Auf dem Weg in die klinische Phase sichert sich Onco-Innovations technologische Unterstützung. Über die Tochtergesellschaft Inka Health greift das Biotech-Unternehmen künftig auf reale US-Onkologiedaten zurück, die durch Palantir-Technologie strukturiert werden. Der strategische Schritt soll Entwicklungszeiten verkürzen und das Risiko für den geplanten Start der Phase-1-Studie im laufenden Jahr minimieren.
Beschleunigung durch reale Daten
Im Zentrum der am Mittwoch verkündeten Vereinbarung mit der OneMedNet Corporation steht die sogenannte iRWD-Plattform. Inka Health nutzt diese Datenbasis, um die Entwicklung seines proprietären PNKP-Inhibitors für spezielle Krebserkrankungen voranzutreiben. Konkret geht es darum, Patientengruppen zu identifizieren, die besonders gut auf die Therapie ansprechen könnten, und mögliche weitere Anwendungsgebiete zu erschließen.
Gleichzeitig trainiert das Unternehmen seine eigene KI-Plattform SynoGraph mit den neuen Informationen. Dieses System zielt darauf ab, den Erfolg und die Sicherheit potenzieller Krebsbehandlungen durch die Analyse komplexer medizinischer Daten vorherzusagen. Laut Onco-Innovations-CEO Thomas O’Shaughnessy erlaubt die Kooperation ein besseres Verständnis der realen Patientenpopulationen und verbessert gleichzeitig die Kapitaleffizienz.

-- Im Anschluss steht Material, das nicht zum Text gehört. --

===== src/rtl/cpfr_mac.sv =====
// shared 33x33 multiplier with complex accumulators and output saturation
module cpfr_mac (
  input  logic                                 clk,
  input  logic                                 rst,
  input  cpfr_pkg::mac_ctl_t                   ctl,
  input  logic signed [cpfr_pkg::ROOT_W-1:0]   rr,
  input  logic signed [cpfr_pkg::ROOT_W-1:0]   ri,
  input  logic signed [cpfr_pkg::COEF_W-1:0]   pr,
  input  logic signed [cpfr_pkg::COEF_W-1:0]   pi,
  input  logic signed [cpfr_pkg::COEF_W-1:0]   cur_re,
  input  logic signed [cpfr_pkg::COEF_W-1:0]   cur_im,
  output logic signed [cpfr_pkg::COEF_W-1:0]   new_re,
  output logic signed [cpfr_pkg::COEF_W-1:0]   new_im,
  output logic                                 sat
);

  localparam int ACC_W = cpfr_pkg::ACC_W;
  localparam int TOP_LO = cpfr_pkg::FRAC_SH + cpfr_pkg::COEF_W - 1;

  logic signed [ACC_W-1:0]              acc_re;
  logic signed [ACC_W-1:0]              acc_im;
  logic signed [cpfr_pkg::PROD_W-1:0]   prod;
  logic                                 tag_valid;
  logic                                 tag_neg;
  logic                                 tag_hi;
  logic                                 tag_im;

  logic signed [cpfr_pkg::ROOT_W-1:0]   op_a;
  logic signed [cpfr_pkg::COEF_W-1:0]   op_x;
  logic signed [cpfr_pkg::MUL_W-1:0]    mul_a;
  logic signed [cpfr_pkg::MUL_W-1:0]    mul_b;
  logic signed [ACC_W-1:0]              term;
  logic signed [ACC_W-1:0]              acc_sel;
  logic signed [ACC_W-1:0]              acc_sum;
  logic                                 fit_re;
  logic                                 fit_im;

  // step order: -rr*pr, +ri*pi into re; -rr*pi, -ri*pr into im; low half then high half
  always_comb begin
    op_a  = ctl.step[1] ? ri : rr;
    op_x  = (ctl.step[1] ^ ctl.step[2]) ? pi : pr;
    mul_a = {op_a[cpfr_pkg::ROOT_W-1], op_a};
    if (ctl.step[0]) begin
      mul_b = {op_x[cpfr_pkg::COEF_W-1], op_x[cpfr_pkg::COEF_W-1:cpfr_pkg::HALF_SH]};
    end else begin
      mul_b = {1'b0, op_x[cpfr_pkg::HALF_SH-1:0]};
    end
  end

  always_comb begin
    term = ACC_W'(prod);
    if (tag_hi) begin
      term = term <<< cpfr_pkg::HALF_SH;
    end
    acc_sel = tag_im ? acc_im : acc_re;
    acc_sum = tag_neg ? acc_sel - term : acc_sel + term;
  end

  always_ff @(posedge clk) begin
    if (ctl.issue) begin
      prod    <= mul_a * mul_b;
      tag_neg <= !(!ctl.step[2] && ctl.step[1]);
      tag_hi  <= ctl.step[0];
      tag_im  <= ctl.step[2];
    end
    if (ctl.init) begin
      acc_re <= ACC_W'(cur_re) <<< cpfr_pkg::FRAC_SH;
      acc_im <= ACC_W'(cur_im) <<< cpfr_pkg::FRAC_SH;
    end else if (tag_valid) begin
      if (tag_im) begin
        acc_im <= acc_sum;
      end else begin
        acc_re <= acc_sum;
      end
    end
  end

  always_ff @(posedge clk) begin
    if (rst) begin
      tag_valid <= 1'b0;
    end else begin
      tag_valid <= ctl.issue && !ctl.init;
    end
  end

  // shift right by 16 then clip to 64 bits
  always_comb begin
    fit_re = (&acc_re[ACC_W-1:TOP_LO]) || !(|acc_re[ACC_W-1:TOP_LO]);
    fit_im = (&acc_im[ACC_W-1:TOP_LO]) || !(|acc_im[ACC_W-1:TOP_LO]);
    if (fit_re) begin
      new_re = acc_re[TOP_LO:cpfr_pkg::FRAC_SH];
    end else begin
      new_re = acc_re[ACC_W-1] ? cpfr_pkg::COEF_MIN : cpfr_pkg::COEF_MAX;
    end
    if (fit_im) begin
      new_im = acc_im[TOP_LO:cpfr_pkg::FRAC_SH];
    end else begin
      new_im = acc_im[ACC_W-1] ? cpfr_pkg::COEF_MIN : cpfr_pkg::COEF_MAX;
    end
    sat = !fit_re || !fit_im;
  end

endmodule
$ cat config.mk
export PLATFORM = sky130hd
export DESIGN_NAME = arp_resolver_with_aging_core
export DESIGN_NICKNAME = d
export VERILOG_FILES = /design/src/hw/rtl/arpr_pkg.sv /design/src/hw/rtl/arp_resolver_with_aging_core.sv /design/src/hw/rtl/arpr_csr.sv /design/src/hw/rtl/arpr_unit.sv
export SDC_FILE = /design/constraint.sdc
export NUM_CORES = 2
export LEC_CHECK = 0
export BUFFER_PORTS_ARGS = -buffer_cell sky130_fd_sc_hd__buf_2
export CORE_ASPECT_RATIO = 1.2
export CORE_MARGIN = 1.5
export CORE_UTILIZATION = 63
export CTS_BUF_LIST = sky130_fd_sc_hd__clkbuf_8
export CTS_CLUSTER_SIZE = 12
export DETAILED_ROUTE_END_ITERATION = 10
export PLACE_DENSITY = 0.87
export SLEW_MARGIN = 20
export SYNTH_ARGS = -nofsm -noshare
export SYNTH_HDL_FRONTEND = slang
export SYNTH_HIERARCHICAL = 1
export SYNTH_SLANG_ARGS = --single-unit
export TNS_END_PERCENT = 100
$ cat constraint.sdc
create_clock -name clock -period 9.66 [get_ports clock]
set_clock_uncertainty 0.05 [all_clocks]
set_input_delay 0.966 -clock clock [delete_from_list [all_inputs] [get_ports clock]]
set_output_delay 0.966 -clock clock [all_outputs]
set_load 0.005 [all_outputs]
**src/design/flcr_pkg.sv**
```systemverilog
// Shared types and constants for the filled circle row span unit.
// Used by flcr_ctrl, flcr_datapath and filled_circle_row_spans_unit; no dependencies.
`default_nettype none

package flcr_pkg;

	// Largest diameter taken; wider requests saturate here
	localparam logic [5:0]  MAX_DIAMETER = 6'd63;
	// Largest canvas extent; larger register values saturate here
	localparam logic [12:0] CANVAS_MAX   = 13'd4096;
	// Reset value of both canvas size registers
	localparam logic [12:0] CANVAS_RESET = 13'd256;
	// Most significant bit index of the square root (root fits in 5 bits)
	localparam logic [2:0]  ROOT_MSB     = 3'd4;

	// Configuration register indexes
	localparam logic [0:0]  CFG_COLUMNS  = 1'b0;
	localparam logic [0:0]  CFG_ROWS     = 1'b1;

	// Commands from the controller to the datapath
	typedef struct packed {
		logic load_item;  // latch an accepted item and restart the row count
		logic prep;       // form the radicand for the current row
		logic root_step;  // resolve one bit of the square root
		logic emit;       // write the current span into the output register
	} flcr_cmd_t;

	// Status from the datapath to the controller
	typedef struct packed {
		logic zero_diam;  // item has diameter zero
		logic root_done;  // final root bit is being resolved
		logic last_row;   // current row is the final one of the item
		logic out_free;   // output register can take a span this cycle
	} flcr_sts_t;

endpackage

`default_nettype wire

```
**src/design/flcr_ctrl.sv**
```systemverilog
// Sequencing state machine for the filled circle row span unit.
// Depends on flcr_pkg for the command and status structs.
`default_nettype none

module flcr_ctrl (
	input  wire logic              clk,
	input  wire logic              arst_n,
	input  wire logic              in_valid,
	output logic                   in_stall,
	input  wire flcr_pkg::flcr_sts_t sts,
	output flcr_pkg::flcr_cmd_t    cmd
);
	import flcr_pkg::*;

	typedef enum logic [3:0] {
		ST_IDLE = 4'b0001,
		ST_PREP = 4'b0010,
		ST_ROOT = 4'b0100,
		ST_EMIT = 4'b1000
	} flcr_state_t;

	flcr_state_t state_q, state_d;

	// Take a new item only between items
	assign in_stall = (state_q != ST_IDLE);

	// Next state and commands
	always_comb begin
		state_d = state_q;
		cmd     = '0;
		unique case (state_q)
			ST_IDLE: begin
				if (in_valid) begin
					cmd.load_item = 1'b1;
					state_d       = ST_PREP;
				end
			end
			ST_PREP: begin
				cmd.prep = 1'b1;
				state_d  = sts.zero_diam ? ST_EMIT : ST_ROOT;
			end
			ST_ROOT: begin
				cmd.root_step = 1'b1;
				if (sts.root_done) begin
					state_d = ST_EMIT;
				end
			end
			ST_EMIT: begin
				if (sts.out_free) begin
					cmd.emit = 1'b1;
					state_d  = sts.last_row ? ST_IDLE : ST_PREP;
				end
			end
			default: begin
				state_d = ST_IDLE;
			end
		endcase
	end

	// Hold the state
	always_ff @(posedge clk or negedge arst_n) begin
		if (!arst_n) begin
			state_q <= ST_IDLE;
		end else begin
			state_q <= state_d;
		end
	end

	// An accepted item always moves on to radicand preparation
	a_accept_to_prep: assert property (@(posedge clk) disable iff (!arst_n)
		(state_q == ST_IDLE && in_valid) |=> (state_q == ST_PREP))
		else $error("accepted item did not enter preparation");

	// The root stays in progress until its final bit
	a_root_holds: assert property (@(posedge clk) disable iff (!arst_n)
		(state_q == ST_ROOT && !sts.root_done) |=> (state_q == ST_ROOT))
		else $error("square root left before its final bit");

endmodule

`default_nettype wire

```
**src/design/flcr_datapath.sv**
```systemverilog
// Datapath of the filled circle row span unit: item and canvas registers,
// row radicand, bit-serial square root, span clipping and output register.
// Depends on flcr_pkg for constants and the command and status structs.
`default_nettype none

module flcr_datapath (
	input  wire logic                 clk,
	input  wire logic                 arst_n,
	input  wire logic                 cfg_we,
	input  wire logic [0:0]           cfg_index,
	input  wire logic [12:0]          cfg_data,
	input  wire logic signed [12:0]   left_x,
	input  wire logic signed [12:0]   bottom_y,
	input  wire logic [5:0]           diameter,
	input  wire flcr_pkg::flcr_cmd_t  cmd,
	output flcr_pkg::flcr_sts_t       sts,
	output logic                      out_valid,
	input  wire logic                 out_stall,
	output logic signed [13:0]        row_y,
	output logic [11:0]               span_start,
	output logic [11:0]               span_end,
	output logic                      visible,
	output logic                      last
);
	import flcr_pkg::*;

	// Canvas size registers
	logic [12:0] cols_q, rows_q;
	// Item registers
	logic signed [12:0] x_q, y_q;
	logic [5:0]  d_q;
	logic        zero_q;
	logic [10:0] lim_q;
	// Row and root registers
	logic [5:0]  row_q;
	logic [9:0]  rad_q;
	logic [4:0]  root_q;
	logic [2:0]  bit_q;
	// Output register
	logic               out_valid_q;
	logic signed [13:0] row_y_q;
	logic [11:0]        start_q, end_q;
	logic               vis_q, last_q;

	// Configuration writes
	always_ff @(posedge clk or negedge arst_n) begin
		if (!arst_n) begin
			cols_q <= CANVAS_RESET;
			rows_q <= CANVAS_RESET;
		end else if (cfg_we) begin
			unique case (cfg_index)
				CFG_COLUMNS: cols_q <= cfg_data;
				CFG_ROWS:    rows_q <= cfg_data;
				default:     ;
			endcase
		end
	end

	// Saturate the incoming diameter and form the squared radius bound
	logic [5:0]  d_sat;
	logic [5:0]  rp1;
	logic [11:0] lim_full;
	assign d_sat    = (diameter > MAX_DIAMETER) ? MAX_DIAMETER : diameter;
	assign rp1      = {1'b0, d_sat[5:1]} + {5'd0, d_sat[0]};
	assign lim_full = rp1 * rp1;

	// Disc centres: low and high centre column offsets (equal for odd sizes)
	logic [4:0] c_hi, c_lo;
	assign c_hi = d_q[5:1];
	assign c_lo = d_q[5:1] - {4'd0, ~d_q[0]};

	// Vertical distance of the current row to the nearest centre row
	logic        below;
	logic [5:0]  dy_w;
	logic [4:0]  dy;
	logic [9:0]  dy_sq;
	logic [10:0] rad_full;
	assign below    = ({1'b0, c_lo} >= row_q);
	assign dy_w     = below ? ({1'b0, c_lo} - row_q) : (row_q - {1'b0, c_hi});
	assign dy       = dy_w[4:0];
	assign dy_sq    = dy * dy;
	assign rad_full = lim_q - 11'd1 - {1'b0, dy_sq};

	// One bit of the square root per step
	logic [4:0] trial;
	logic [9:0] trial_sq;
	assign trial    = root_q | (5'd1 << bit_q);
	assign trial_sq = trial * trial;

	// Latch the item, advance the row, run the root
	always_ff @(posedge clk or negedge arst_n) begin
		if (!arst_n) begin
			row_q  <= '0;
			bit_q  <= '0;
			zero_q <= 1'b0;
		end else begin
			if (cmd.load_item) begin
				row_q  <= '0;
				zero_q <= (d_sat == 6'd0);
			end else if (cmd.emit && !sts.last_row) begin
				row_q <= row_q + 6'd1;
			end
			if (cmd.prep) begin
				bit_q <= ROOT_MSB;
			end else if (cmd.root_step) begin
				bit_q <= bit_q - 3'd1;
			end
		end
	end

	always_ff @(posedge clk) begin
		if (cmd.load_item) begin
			x_q   <= left_x;
			y_q   <= bottom_y;
			d_q   <= d_sat;
			lim_q <= lim_full[10:0];
		end
		if (cmd.prep) begin
			rad_q  <= rad_full[9:0];
			root_q <= '0;
		end else if (cmd.root_step && (trial_sq <= rad_q)) begin
			root_q <= trial;
		end
	end

	// Span ends before clipping
	logic signed [13:0] lo_s, hi_s, y_s;
	assign lo_s = $signed({x_q[12], x_q}) + $signed({9'd0, c_lo}) - $signed({9'd0, root_q});
	assign hi_s = $signed({x_q[12], x_q}) + $signed({9'd0, c_hi}) + $signed({9'd0, root_q});
	assign y_s  = $signed({y_q[12], y_q}) + $signed({8'd0, row_q});

	// Clip against the saturated canvas
	logic [12:0]        cols_eff, rows_eff;
	logic signed [13:0] cols_s, rows_s, cols_m1, lo_c, hi_c;
	logic               vis;
	assign cols_eff = (cols_q > CANVAS_MAX) ? CANVAS_MAX : cols_q;
	assign rows_eff = (rows_q > CANVAS_MAX) ? CANVAS_MAX : rows_q;
	assign cols_s   = $signed({1'b0, cols_eff});
	assign rows_s   = $signed({1'b0, rows_eff});
	assign cols_m1  = cols_s - 14'sd1;
	assign vis      = !zero_q && (y_s >= 14'sd0) && (y_s < rows_s) && (hi_s >= 14'sd0)
	                  && (lo_s < cols_s) && (lo_s <= hi_s);
	assign lo_c     = (lo_s < 14'sd0) ? 14'sd0 : lo_s;
	assign hi_c     = (hi_s > cols_m1) ? cols_m1 : hi_s;

	// Output register: drop a taken item, load a new span
	always_ff @(posedge clk or negedge arst_n) begin
		if (!arst_n) begin
			out_valid_q <= 1'b0;
		end else if (cmd.emit) begin
			out_valid_q <= 1'b1;
		end else if (!out_stall) begin
			out_valid_q <= 1'b0;
		end
	end

	always_ff @(posedge clk) begin
		if (cmd.emit) begin
			row_y_q <= y_s;
			start_q <= vis ? lo_c[11:0] : 12'd0;
			end_q   <= vis ? hi_c[11:0] : 12'd0;
			vis_q   <= vis;
			last_q  <= sts.last_row;
		end
	end

	// Status to the controller
	assign sts.zero_diam = zero_q;
	assign sts.root_done = (bit_q == 3'd0);
	assign sts.last_row  = zero_q || (row_q == (d_q - 6'd1));
	assign sts.out_free  = !out_valid_q || !out_stall;

	assign out_valid  = out_valid_q;
	assign row_y      = row_y_q;
	assign span_start = start_q;
	assign span_end   = end_q;
	assign visible    = vis_q;
	assign last       = last_q;

	// A span is never written over one still waiting
	a_emit_free: assert property (@(posedge clk) disable iff (!arst_n)
		cmd.emit |-> (!out_valid_q || !out_stall))
		else $error("span written over a pending item");

	// The row count stays within the circle
	a_row_range: assert property (@(posedge clk) disable iff (!arst_n)
		(cmd.emit && !zero_q) |-> (row_q < d_q))
		else $error("row count ran past the diameter");

	// A visible span is well ordered
	a_span_order: assert property (@(posedge clk) disable iff (!arst_n)
		(out_valid_q && vis_q) |-> (start_q <= end_q))
		else $error("visible span with start beyond end");

endmodule

`default_nettype wire

```
**src/design/filled_circle_row_spans_unit.sv**
```systemverilog
// Top level of the filled circle row span unit: controller plus datapath.
// Depends on flcr_pkg, flcr_ctrl and flcr_datapath.
//
//  channel | handshake                      | payload
//  --------+--------------------------------+------------------------------------------
//  in      | in_valid / in_stall            | left_x, bottom_y, diameter
//  out     | out_valid / out_stall          | row_y, span_start, span_end, visible, last
//  cfg     | cfg_we                         | cfg_index, cfg_data
//
// Each row runs radicand preparation, five root steps of one bit each on a 5x5 trial multiplier, then emit.
// An item of diameter d holds off the input for d rows; diameter zero skips the root and emits one span.
// Reset sets both canvas sizes to 256 and leaves the unit idle with no span pending.
// A stalled output holds the span register and the controller waits in its emit step.
// The last span of an item may wait in the output register while the next item is taken.
`default_nettype none

module filled_circle_row_spans_unit (
	input  wire logic                clk,
	input  wire logic                arst_n,
	input  wire logic                cfg_we,
	input  wire logic [0:0]          cfg_index,
	input  wire logic [12:0]         cfg_data,
	input  wire logic                in_valid,
	output logic                     in_stall,
	input  wire logic signed [12:0]  left_x,
	input  wire logic signed [12:0]  bottom_y,
	input  wire logic [5:0]          diameter,
	output logic                     out_valid,
	input  wire logic                out_stall,
	output logic signed [13:0]       row_y,
	output logic [11:0]              span_start,
	output logic [11:0]              span_end,
	output logic                     visible,
	output logic                     last
);
	import flcr_pkg::*;

	flcr_cmd_t cmd;
	flcr_sts_t sts;

	flcr_ctrl u_ctrl (
		.clk      (clk),
		.arst_n   (arst_n),
		.in_valid (in_valid),
		.in_stall (in_stall),
		.sts      (sts),
		.cmd      (cmd)
	);

	flcr_datapath u_datapath (
		.clk        (clk),
		.arst_n     (arst_n),
		.cfg_we     (cfg_we),
		.cfg_index  (cfg_index),
		.cfg_data   (cfg_data),
		.left_x     (left_x),
		.bottom_y   (bottom_y),
		.diameter   (diameter),
		.cmd        (cmd),
		.sts        (sts),
		.out_valid  (out_valid),
		.out_stall  (out_stall),
		.row_y      (row_y),
		.span_start (span_start),
		.span_end   (span_end),
		.visible    (visible),
		.last       (last)
	);

endmodule

`default_nettype wire
```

Vorbereitung auf den US-Markt
Für Onco-Innovations ist der Zugang zu regulatorisch belastbaren Daten ein entscheidender Baustein für die kommenden Monate. Das Management bereitet nicht nur den Start der ersten klinischen Studie für 2026 vor, sondern strebt parallel ein Cross-Listing an einer US-Börse an. Ein solides klinisches Datenfundament ist sowohl für die Zulassungsbehörden als auch für die Gewinnung nordamerikanischer Investoren unerlässlich. An der Börse hat das Papier nach einem Kursverlust von rund 56 Prozent seit Jahresbeginn auf aktuell 0,37 Euro einiges an Vertrauen zurückzugewinnen.
Die Integration der neuen Daten in die eigene KI-Plattform beginnt nun im Rahmen eines Pilotprogramms. Im weiteren Verlauf des Jahres 2026 wird das Unternehmen die gesammelten Erkenntnisse nutzen, um das regulatorische Datenpaket für den Phase-1-Antrag zu schnüren und die formellen Schritte für die US-Börsennotierung einzuleiten.